Someday, I’m going to die. Hopefully it’ll be decades from now, but there’s a distinct possibility that it could be next month, next week, or even before I publish this review. I’ve accepted this and am trying to live my best life so that I have no regrets whenever it ends. I’m glad I played Elden Ring before I died, because I definitely would have regretted missing what’s going to go down in history as one of the bravest and most influential AAA video games ever made.

Admittedly, that was a pretty macabre and melodramatic way to open a video game review. That being said, Elden Ring is a hilariously grim and charmingly melodramatic experience that merits this level of bombast. From the characters and lore crafted by George R. R. Martin and brought to life by Hidetaka Miyazaki and FromSoftware, to the expansion of this gameplay style and format that FromSoftware has polished to the mirror sheen, to all of the little touches that filled my playthrough with capricious awe and joy; Elden Ring is a great video game. It might be one of the best and I don’t regret a single second of my 94 hour playthrough. If you don’t read a single word further, please know that I desperately hope you play this game and that I’m certain you won’t regret it.

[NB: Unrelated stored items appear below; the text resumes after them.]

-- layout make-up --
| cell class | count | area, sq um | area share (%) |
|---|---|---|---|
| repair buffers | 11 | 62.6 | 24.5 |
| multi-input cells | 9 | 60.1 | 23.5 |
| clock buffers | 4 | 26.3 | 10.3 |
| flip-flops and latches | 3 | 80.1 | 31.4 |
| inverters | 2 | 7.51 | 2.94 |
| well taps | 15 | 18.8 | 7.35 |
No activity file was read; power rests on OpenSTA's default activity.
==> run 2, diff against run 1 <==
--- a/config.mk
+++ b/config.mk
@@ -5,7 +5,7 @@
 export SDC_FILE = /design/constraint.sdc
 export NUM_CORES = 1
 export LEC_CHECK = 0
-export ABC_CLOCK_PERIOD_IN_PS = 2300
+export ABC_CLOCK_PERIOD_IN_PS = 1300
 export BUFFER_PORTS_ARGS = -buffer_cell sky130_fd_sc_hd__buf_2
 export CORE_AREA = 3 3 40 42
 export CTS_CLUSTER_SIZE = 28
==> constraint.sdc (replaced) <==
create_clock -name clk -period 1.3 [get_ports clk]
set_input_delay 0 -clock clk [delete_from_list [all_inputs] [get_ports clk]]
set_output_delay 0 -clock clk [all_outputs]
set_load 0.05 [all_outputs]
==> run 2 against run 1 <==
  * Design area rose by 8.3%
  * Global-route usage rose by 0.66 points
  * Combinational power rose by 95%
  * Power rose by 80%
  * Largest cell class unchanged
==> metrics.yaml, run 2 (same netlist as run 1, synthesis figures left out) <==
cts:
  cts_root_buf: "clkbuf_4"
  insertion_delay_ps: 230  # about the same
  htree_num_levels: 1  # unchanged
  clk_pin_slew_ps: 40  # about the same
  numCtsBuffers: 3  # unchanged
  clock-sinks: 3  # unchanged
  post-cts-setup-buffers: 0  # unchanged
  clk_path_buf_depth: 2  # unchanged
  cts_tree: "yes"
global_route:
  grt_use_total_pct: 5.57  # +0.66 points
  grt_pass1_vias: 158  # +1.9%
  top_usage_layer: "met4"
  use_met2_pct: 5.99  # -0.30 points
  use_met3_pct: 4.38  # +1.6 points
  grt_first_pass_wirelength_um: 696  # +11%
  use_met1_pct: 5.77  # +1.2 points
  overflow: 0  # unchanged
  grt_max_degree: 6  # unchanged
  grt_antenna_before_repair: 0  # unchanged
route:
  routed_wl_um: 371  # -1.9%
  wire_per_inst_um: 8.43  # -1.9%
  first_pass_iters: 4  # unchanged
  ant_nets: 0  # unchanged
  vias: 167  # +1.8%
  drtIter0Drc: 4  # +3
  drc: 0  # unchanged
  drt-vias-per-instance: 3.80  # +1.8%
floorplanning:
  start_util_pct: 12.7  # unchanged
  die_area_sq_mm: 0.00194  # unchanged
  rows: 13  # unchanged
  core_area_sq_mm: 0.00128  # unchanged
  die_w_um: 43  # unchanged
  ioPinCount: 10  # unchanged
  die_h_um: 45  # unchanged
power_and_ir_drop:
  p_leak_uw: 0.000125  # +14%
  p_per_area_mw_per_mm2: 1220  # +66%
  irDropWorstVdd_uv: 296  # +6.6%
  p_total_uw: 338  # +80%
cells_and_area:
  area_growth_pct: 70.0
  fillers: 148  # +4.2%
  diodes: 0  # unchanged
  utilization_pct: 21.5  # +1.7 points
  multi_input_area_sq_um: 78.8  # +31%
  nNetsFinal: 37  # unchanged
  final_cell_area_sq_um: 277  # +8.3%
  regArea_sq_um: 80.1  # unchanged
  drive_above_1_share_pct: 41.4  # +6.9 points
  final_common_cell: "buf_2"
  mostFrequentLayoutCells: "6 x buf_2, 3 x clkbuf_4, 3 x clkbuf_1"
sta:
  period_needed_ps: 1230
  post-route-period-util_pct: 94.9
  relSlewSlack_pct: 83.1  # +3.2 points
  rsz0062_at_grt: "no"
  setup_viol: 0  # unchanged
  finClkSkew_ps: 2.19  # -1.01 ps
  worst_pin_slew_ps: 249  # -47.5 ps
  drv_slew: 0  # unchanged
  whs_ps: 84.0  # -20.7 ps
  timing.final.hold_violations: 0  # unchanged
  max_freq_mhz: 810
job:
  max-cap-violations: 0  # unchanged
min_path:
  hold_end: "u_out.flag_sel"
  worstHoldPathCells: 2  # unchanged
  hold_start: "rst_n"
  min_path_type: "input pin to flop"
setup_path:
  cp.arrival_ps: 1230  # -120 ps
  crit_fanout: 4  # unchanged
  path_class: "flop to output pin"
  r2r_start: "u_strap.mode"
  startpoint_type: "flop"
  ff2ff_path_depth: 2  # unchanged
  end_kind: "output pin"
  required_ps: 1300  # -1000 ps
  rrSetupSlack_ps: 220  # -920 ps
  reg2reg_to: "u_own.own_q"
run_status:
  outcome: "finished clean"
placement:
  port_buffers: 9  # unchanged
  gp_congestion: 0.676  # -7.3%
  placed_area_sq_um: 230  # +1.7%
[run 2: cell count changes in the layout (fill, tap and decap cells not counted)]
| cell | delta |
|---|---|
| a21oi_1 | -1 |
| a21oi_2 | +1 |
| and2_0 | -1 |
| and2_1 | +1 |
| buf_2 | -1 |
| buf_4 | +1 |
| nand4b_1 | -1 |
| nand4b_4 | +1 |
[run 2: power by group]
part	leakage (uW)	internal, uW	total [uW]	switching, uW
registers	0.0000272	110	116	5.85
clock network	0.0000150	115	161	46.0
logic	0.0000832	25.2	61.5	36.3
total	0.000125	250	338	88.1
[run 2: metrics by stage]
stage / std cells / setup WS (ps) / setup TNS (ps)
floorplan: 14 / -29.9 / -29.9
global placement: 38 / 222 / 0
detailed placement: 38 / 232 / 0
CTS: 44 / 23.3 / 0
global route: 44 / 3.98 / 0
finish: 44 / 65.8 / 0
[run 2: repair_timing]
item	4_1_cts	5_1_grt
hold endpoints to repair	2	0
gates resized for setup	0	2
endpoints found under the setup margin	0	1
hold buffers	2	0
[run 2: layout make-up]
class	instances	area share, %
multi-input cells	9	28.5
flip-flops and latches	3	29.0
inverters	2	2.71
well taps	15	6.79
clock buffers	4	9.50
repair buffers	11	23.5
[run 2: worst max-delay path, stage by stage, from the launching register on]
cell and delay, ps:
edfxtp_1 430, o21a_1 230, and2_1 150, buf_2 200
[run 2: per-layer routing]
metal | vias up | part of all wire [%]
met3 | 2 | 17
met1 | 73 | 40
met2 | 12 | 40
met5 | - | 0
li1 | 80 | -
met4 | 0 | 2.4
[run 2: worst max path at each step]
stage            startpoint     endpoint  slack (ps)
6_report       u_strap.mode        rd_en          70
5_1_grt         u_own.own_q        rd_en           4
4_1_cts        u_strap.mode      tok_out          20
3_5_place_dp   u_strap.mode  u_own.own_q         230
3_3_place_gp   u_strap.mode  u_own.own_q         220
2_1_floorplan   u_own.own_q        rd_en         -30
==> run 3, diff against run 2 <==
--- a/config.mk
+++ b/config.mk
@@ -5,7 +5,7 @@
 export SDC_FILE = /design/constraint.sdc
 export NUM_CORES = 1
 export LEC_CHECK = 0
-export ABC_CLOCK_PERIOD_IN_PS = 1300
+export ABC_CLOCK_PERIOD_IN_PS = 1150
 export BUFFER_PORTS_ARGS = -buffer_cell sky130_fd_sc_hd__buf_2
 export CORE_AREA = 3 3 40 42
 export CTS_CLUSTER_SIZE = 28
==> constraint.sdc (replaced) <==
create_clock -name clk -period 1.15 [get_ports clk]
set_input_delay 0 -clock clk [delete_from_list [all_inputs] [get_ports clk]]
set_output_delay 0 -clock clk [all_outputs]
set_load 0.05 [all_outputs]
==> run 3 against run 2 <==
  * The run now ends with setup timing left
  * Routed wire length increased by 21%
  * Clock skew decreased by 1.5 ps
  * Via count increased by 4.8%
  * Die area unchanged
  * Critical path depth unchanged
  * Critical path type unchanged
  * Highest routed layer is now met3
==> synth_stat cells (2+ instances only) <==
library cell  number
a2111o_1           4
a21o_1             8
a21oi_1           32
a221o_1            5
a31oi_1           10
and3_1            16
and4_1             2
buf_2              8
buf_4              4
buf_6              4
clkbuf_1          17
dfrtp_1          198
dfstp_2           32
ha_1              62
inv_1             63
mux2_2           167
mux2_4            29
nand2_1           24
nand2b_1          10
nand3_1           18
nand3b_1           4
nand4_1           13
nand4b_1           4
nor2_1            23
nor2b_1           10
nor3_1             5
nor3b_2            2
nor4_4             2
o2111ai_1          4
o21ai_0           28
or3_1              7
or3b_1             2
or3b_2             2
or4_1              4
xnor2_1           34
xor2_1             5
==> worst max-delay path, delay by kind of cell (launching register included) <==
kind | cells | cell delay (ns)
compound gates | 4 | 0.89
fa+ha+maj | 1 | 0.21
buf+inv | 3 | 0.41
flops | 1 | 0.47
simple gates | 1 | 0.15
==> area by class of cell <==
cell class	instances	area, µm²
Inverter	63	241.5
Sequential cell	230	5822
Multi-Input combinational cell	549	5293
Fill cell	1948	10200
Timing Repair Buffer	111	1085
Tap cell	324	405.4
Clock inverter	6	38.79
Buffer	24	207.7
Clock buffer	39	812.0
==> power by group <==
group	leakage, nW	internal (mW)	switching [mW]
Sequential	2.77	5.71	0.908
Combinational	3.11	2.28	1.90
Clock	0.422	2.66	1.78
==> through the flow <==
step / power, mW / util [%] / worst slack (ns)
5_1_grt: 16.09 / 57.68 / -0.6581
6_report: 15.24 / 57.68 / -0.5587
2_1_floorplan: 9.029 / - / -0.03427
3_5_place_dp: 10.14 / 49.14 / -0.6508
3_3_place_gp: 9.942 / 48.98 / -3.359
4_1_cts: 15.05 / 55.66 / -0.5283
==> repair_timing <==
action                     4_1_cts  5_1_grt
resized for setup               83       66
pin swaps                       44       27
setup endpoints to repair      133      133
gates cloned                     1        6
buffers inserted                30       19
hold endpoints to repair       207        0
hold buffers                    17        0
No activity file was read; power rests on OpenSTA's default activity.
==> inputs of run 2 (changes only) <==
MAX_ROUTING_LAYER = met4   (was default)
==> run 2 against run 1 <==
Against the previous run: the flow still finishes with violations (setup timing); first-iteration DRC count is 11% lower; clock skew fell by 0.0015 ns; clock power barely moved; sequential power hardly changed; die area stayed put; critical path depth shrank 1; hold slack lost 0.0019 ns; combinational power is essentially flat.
<file path="src/rtl/decmem_pkg.sv">
package decmem_pkg;
  localparam int NUM_BANKS = 8;
  localparam int BANK_W    = 4;
  localparam int DEPTH     = 64;
  localparam int ADDR_W    = $clog2(DEPTH);
  localparam int CNT_W     = ADDR_W + 1;
  localparam int WORD_W    = NUM_BANKS * BANK_W;
  localparam int SEL_W     = $clog2(NUM_BANKS);

  typedef enum logic [1:0] {
    MODE_QUEUE = 2'b00,
    MODE_STACK = 2'b01,
    MODE_RAND  = 2'b10,
    MODE_RAND2 = 2'b11
  } memMode_e;

  // Strobes from the address generator to the bank array
  typedef struct packed {
    logic              wrStrobe;
    logic              rdStrobe;
    logic [ADDR_W-1:0] wrAddr;
    logic [ADDR_W-1:0] rdAddr;
  } memStrobe_t;
endpackage

</file>
<file path="src/rtl/decmem_bank.sv">
module decmem_bank #(
  parameter int WIDTH = decmem_pkg::BANK_W,
  parameter int DEPTH = decmem_pkg::DEPTH,
  localparam int AW = $clog2(DEPTH)
) (
  input  logic             clk,
  input  logic             clkEn,
  input  logic             we,
  input  logic [AW-1:0]    wa,
  input  logic [WIDTH-1:0] wd,
  input  logic             re,
  input  logic [AW-1:0]    ra,
  output logic [WIDTH-1:0] q
);
  logic [WIDTH-1:0] mem [DEPTH];

  // clkEn stands in for a gated clock: nothing in the bank toggles when low
  always_ff @(posedge clk) begin
    if (clkEn) begin
      if (we) mem[wa] <= wd;
      if (re) q <= mem[ra];
    end
  end
endmodule

</file>
<file path="src/rtl/decmem_ctrl.sv">
module decmem_ctrl
  import decmem_pkg::*;
(
  input  logic              clk,
  input  logic              rstN,
  input  logic [1:0]        modeSel,
  input  logic              wrEn,
  input  logic              rdEn,
  input  logic [ADDR_W-1:0] extWrAddr,
  input  logic [ADDR_W-1:0] extRdAddr,
  output memStrobe_t        strobe,
  output logic              full,
  output logic              empty
);
  logic [ADDR_W-1:0] headPtr, tailPtr, topIdx, fillLow;
  logic [CNT_W-1:0]  fillCnt;
  logic isRand, isStack, fullInt, emptyInt, rdOk, wrOk;

  assign isRand   = modeSel[1];
  assign isStack  = (memMode_e'(modeSel) == MODE_STACK);
  assign fullInt  = (fillCnt == CNT_W'(DEPTH));
  assign emptyInt = (fillCnt == '0);
  assign fillLow  = fillCnt[ADDR_W-1:0];
  assign topIdx   = fillLow - ADDR_W'(1);

  // a read frees a slot in the same cycle, so a write may follow it in
  assign rdOk = rdEn && (isRand || !emptyInt);
  assign wrOk = wrEn && (isRand || !fullInt || rdOk);

  always_comb begin
    strobe.wrStrobe = wrOk;
    strobe.rdStrobe = rdOk;
    if (isRand) begin
      strobe.wrAddr = extWrAddr;
      strobe.rdAddr = extRdAddr;
    end else if (isStack) begin
      strobe.rdAddr = topIdx;
      strobe.wrAddr = rdOk ? topIdx : fillLow;
    end else begin
      strobe.wrAddr = headPtr;
      strobe.rdAddr = tailPtr;
    end
  end

  always_ff @(posedge clk) begin
    if (!rstN) begin
      headPtr <= '0;
      tailPtr <= '0;
      fillCnt <= '0;
    end else if (!isRand) begin
      if (!isStack) begin
        if (wrOk) headPtr <= headPtr + ADDR_W'(1);
        if (rdOk) tailPtr <= tailPtr + ADDR_W'(1);
      end
      if (wrOk && !rdOk)      fillCnt <= fillCnt + CNT_W'(1);
      else if (rdOk && !wrOk) fillCnt <= fillCnt - CNT_W'(1);
    end
  end

  assign full  = !isRand && fullInt;
  assign empty = !isRand && emptyInt;
endmodule

</file>
<file path="src/rtl/decmem_datapath.sv">
module decmem_datapath
  import decmem_pkg::*;
(
  input  logic              clk,
  input  logic              rstN,
  input  logic [SEL_W-1:0]  widthSel,
  input  memStrobe_t        strobe,
  input  logic [WORD_W-1:0] wrData,
  output logic [WORD_W-1:0] rdData,
  output logic              rdValid,
  output logic [NUM_BANKS-1:0] bankEnable
);
  for (genvar b = 0; b < NUM_BANKS; b++) begin : g_bank
    logic [BANK_W-1:0] bankQ;
    assign bankEnable[b] = (SEL_W'(b) <= widthSel);

    decmem_bank #(.WIDTH(BANK_W), .DEPTH(DEPTH)) u_bank (
      .clk  (clk),
      .clkEn(bankEnable[b]),
      .we   (strobe.wrStrobe),
      .wa   (strobe.wrAddr),
      .wd   (wrData[b*BANK_W +: BANK_W]),
      .re   (strobe.rdStrobe),
      .ra   (strobe.rdAddr),
      .q    (bankQ)
    );

    assign rdData[b*BANK_W +: BANK_W] = bankEnable[b] ? bankQ : '0;
  end

  always_ff @(posedge clk) begin
    if (!rstN) rdValid <= 1'b0;
    else       rdValid <= strobe.rdStrobe;
  end
endmodule

</file>
<file path="src/rtl/decision_mem.sv">
module decision_mem
  import decmem_pkg::*;
(
  input  logic                 clk,
  input  logic                 rstN,
  input  logic [1:0]           modeSel,
  input  logic [SEL_W-1:0]     widthSel,
  input  logic                 wrEn,
  input  logic [ADDR_W-1:0]    wrAddr,
  input  logic [WORD_W-1:0]    wrData,
  input  logic                 rdEn,
  input  logic [ADDR_W-1:0]    rdAddr,
  output logic [WORD_W-1:0]    rdData,
  output logic                 rdValid,
  output logic                 full,
  output logic                 empty,
  output logic [NUM_BANKS-1:0] bankEnable
);
  memStrobe_t strobe;

  decmem_ctrl u_ctrl (
    .clk      (clk),
    .rstN     (rstN),
    .modeSel  (modeSel),
    .wrEn     (wrEn),
    .rdEn     (rdEn),
    .extWrAddr(wrAddr),
    .extRdAddr(rdAddr),
    .strobe   (strobe),
    .full     (full),
    .empty    (empty)
  );

  decmem_datapath u_dp (
    .clk       (clk),
    .rstN      (rstN),
    .widthSel  (widthSel),
    .strobe    (strobe),
    .wrData    (wrData),
    .rdData    (rdData),
    .rdValid   (rdValid),
    .bankEnable(bankEnable)
  );
endmodule

</file>
`src/rtl/ctl_pulse_pkg.sv`:
```
package ctl_pulse_pkg;

    typedef enum logic [1:0] {
        ST_IDLE = 2'd0,
        ST_HIGH = 2'd1,
        ST_DONE = 2'd2
    } pulse_st_e;

    localparam int unsigned ADDR_W      = 3;
    localparam int unsigned NUM_DUR     = 4;
    localparam int unsigned A_CTRL      = 0;
    localparam int unsigned A_PAT       = 1;
    localparam int unsigned A_DUR_FIRST = 2;

    localparam int unsigned CTRL_EN     = 0;
    localparam int unsigned CTRL_FLAG   = 1;
    localparam int unsigned CTRL_CLR    = 3;

endpackage

```
`src/rtl/ctl_pulse_regs.sv`:
```
module ctl_pulse_regs
    import ctl_pulse_pkg::*;
#(
    parameter int unsigned W       = 16,
    parameter int unsigned PAT_SEL = 7
) (
    input  logic                         clk,
    input  logic                         rst_n,
    input  logic                         wr_en,
    input  logic [ADDR_W-1:0]            wr_addr,
    input  logic [W-1:0]                 wr_data,
    output logic                         en,
    output logic                         flag,
    output logic                         pat_bit,
    output logic [NUM_DUR-1:0][W-1:0]    dur,
    output logic                         irq_clr
);

    localparam logic [ADDR_W-1:0] ADR_CTRL = ADDR_W'(A_CTRL);
    localparam logic [ADDR_W-1:0] ADR_PAT  = ADDR_W'(A_PAT);

    always_ff @(posedge clk) begin
        if (!rst_n) begin
            en   <= 1'b0;
            flag <= 1'b0;
        end else if (wr_en && wr_addr == ADR_CTRL) begin
            en   <= wr_data[CTRL_EN];
            flag <= wr_data[CTRL_FLAG];
        end
    end

    always_ff @(posedge clk) begin
        if (!rst_n) begin
            pat_bit <= 1'b0;
        end else if (wr_en && wr_addr == ADR_PAT) begin
            pat_bit <= wr_data[PAT_SEL];
        end
    end

    for (genvar g = 0; g < NUM_DUR; g++) begin : g_dur
        localparam logic [ADDR_W-1:0] ADR_D = ADDR_W'(int'(A_DUR_FIRST) + g);
        always_ff @(posedge clk) begin
            if (!rst_n) begin
                dur[g] <= '0;
            end else if (wr_en && wr_addr == ADR_D) begin
                dur[g] <= wr_data;
            end
        end
    end

    assign irq_clr = wr_en && (wr_addr == ADR_CTRL) && wr_data[CTRL_CLR];

endmodule

```
`src/rtl/ctl_duty_sel.sv`:
```
module ctl_duty_sel
    import ctl_pulse_pkg::*;
#(
    parameter int unsigned W = 16
) (
    input  logic                      mark_mode,
    input  logic                      flag,
    input  logic                      pat_bit,
    input  logic [NUM_DUR-1:0][W-1:0] dur,
    output logic [W-1:0]              sel_val,
    output logic                      allow
);

    // slot 0..3 hold dur2..dur5
    always_comb begin
        allow   = 1'b1;
        sel_val = '0;
        if (mark_mode) begin
            allow   = !flag;
            sel_val = dur[1];
        end else if (flag) begin
            sel_val = pat_bit ? dur[1] : dur[0];
        end else begin
            sel_val = pat_bit ? dur[3] : dur[2];
        end
    end

endmodule

```
`src/rtl/ctl_pulse_fsm.sv`:
```
module ctl_pulse_fsm
    import ctl_pulse_pkg::*;
#(
    parameter int unsigned W        = 16,
    parameter int unsigned PRESCALE = 2
) (
    input  logic         clk,
    input  logic         rst_n,
    input  logic         en,
    input  logic         ref_in,
    input  logic         allow,
    input  logic [W-1:0] sel_val,
    input  logic         irq_clr,
    output logic         pulse_out,
    output logic         irq,
    output logic [W-1:0] cnt,
    output logic [W-1:0] dur_q
);

    localparam int unsigned PW = (PRESCALE > 1) ? $clog2(PRESCALE) : 1;
    localparam logic [PW-1:0] PRE_LAST = PW'(PRESCALE - 1);

    pulse_st_e     state, nxt;
    logic          ref_q;
    logic          ref_edge;
    logic          launch;
    logic          tick;
    logic [PW-1:0] pre;
    logic [W-1:0]  cnt_inc;

    assign ref_edge = ref_in && !ref_q;
    assign launch   = en && ref_edge && allow && (sel_val != '0);
    assign tick     = (pre == PRE_LAST);
    assign cnt_inc  = cnt + 1'b1;

    always_ff @(posedge clk) begin
        if (!rst_n) ref_q <= 1'b0;
        else        ref_q <= ref_in;
    end

    // state register
    always_ff @(posedge clk) begin
        if (!rst_n) state <= ST_IDLE;
        else        state <= nxt;
    end

    // next-state logic
    always_comb begin
        nxt = state;
        unique case (state)
            ST_IDLE: begin
                if (launch) nxt = ST_HIGH;
            end
            ST_HIGH: begin
                if (!en)                          nxt = ST_IDLE;
                else if (ref_edge)                nxt = launch ? ST_HIGH : ST_IDLE;
                else if (tick && cnt_inc == dur_q) nxt = ST_DONE;
            end
            ST_DONE: begin
                if (!en)           nxt = ST_IDLE;
                else if (ref_edge) nxt = launch ? ST_HIGH : ST_IDLE;
            end
            default: nxt = ST_IDLE;
        endcase
    end

    // tick prescaler and high-time counter
    always_ff @(posedge clk) begin
        if (!rst_n) begin
            pre   <= '0;
            cnt   <= '0;
            dur_q <= '0;
        end else if (!en) begin
            pre <= '0;
            cnt <= '0;
        end else if (launch) begin
            pre   <= '0;
            cnt   <= '0;
            dur_q <= sel_val;
        end else if (state == ST_HIGH) begin
            if (tick) begin
                pre <= '0;
                cnt <= cnt_inc;
            end else begin
                pre <= pre + 1'b1;
            end
        end else begin
            pre <= '0;
            cnt <= '0;
        end
    end

    // sticky interrupt
    always_ff @(posedge clk) begin
        if (!rst_n)                                  irq <= 1'b0;
        else if (en && ref_edge && state == ST_DONE) irq <= 1'b1;
        else if (irq_clr)                            irq <= 1'b0;
    end

    // outputs
    always_comb begin
        pulse_out = (state == ST_HIGH);
    end

endmodule

```
`src/rtl/ctl_pulse_gen.sv`:
```
module ctl_pulse_gen
    import ctl_pulse_pkg::*;
#(
    parameter int unsigned DUTY_W   = 16,
    parameter int unsigned PRESCALE = 2,
    parameter int unsigned PAT_SEL  = 7
) (
    input  logic              clk,
    input  logic              rst_n,
    input  logic              ref_in,
    input  logic              mark_mode,
    input  logic              wr_en,
    input  logic [ADDR_W-1:0] wr_addr,
    input  logic [DUTY_W-1:0] wr_data,
    output logic              pulse_out,
    output logic              irq
);

    logic                           en;
    logic                           duty_flag;
    logic                           pat_bit;
    logic [NUM_DUR-1:0][DUTY_W-1:0] dur;
    logic                           irq_clr;
    logic [DUTY_W-1:0]              sel_val;
    logic                           allow;
    logic [DUTY_W-1:0]              tick_cnt;
    logic [DUTY_W-1:0]              duty_q;

    ctl_pulse_regs #(.W(DUTY_W), .PAT_SEL(PAT_SEL)) regs_i (
        .clk     (clk),
        .rst_n   (rst_n),
        .wr_en   (wr_en),
        .wr_addr (wr_addr),
        .wr_data (wr_data),
        .en      (en),
        .flag    (duty_flag),
        .pat_bit (pat_bit),
        .dur     (dur),
        .irq_clr (irq_clr)
    );

    ctl_duty_sel #(.W(DUTY_W)) sel_i (
        .mark_mode (mark_mode),
        .flag      (duty_flag),
        .pat_bit   (pat_bit),
        .dur       (dur),
        .sel_val   (sel_val),
        .allow     (allow)
    );

    ctl_pulse_fsm #(.W(DUTY_W), .PRESCALE(PRESCALE)) fsm_i (
        .clk       (clk),
        .rst_n     (rst_n),
        .en        (en),
        .ref_in    (ref_in),
        .allow     (allow),
        .sel_val   (sel_val),
        .irq_clr   (irq_clr),
        .pulse_out (pulse_out),
        .irq       (irq),
        .cnt       (tick_cnt),
        .dur_q     (duty_q)
    );

endmodule

```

All of These Weirdos Need Therapy

As you probably guessed already, I spend what I hope is a normal amount of time thinking about my own mortality. The major characters in Elden Ring spend what’s probably too much time thinking about it. In fact, I’d go as far as to say that just about every one of these goofy guys and gals is defined by their personal fixation on death and loss. So, while the ‘plot’ of Elden Ring is as mysterious and minimalist as previous SoulsBorne titles, the characters and world have never felt richer.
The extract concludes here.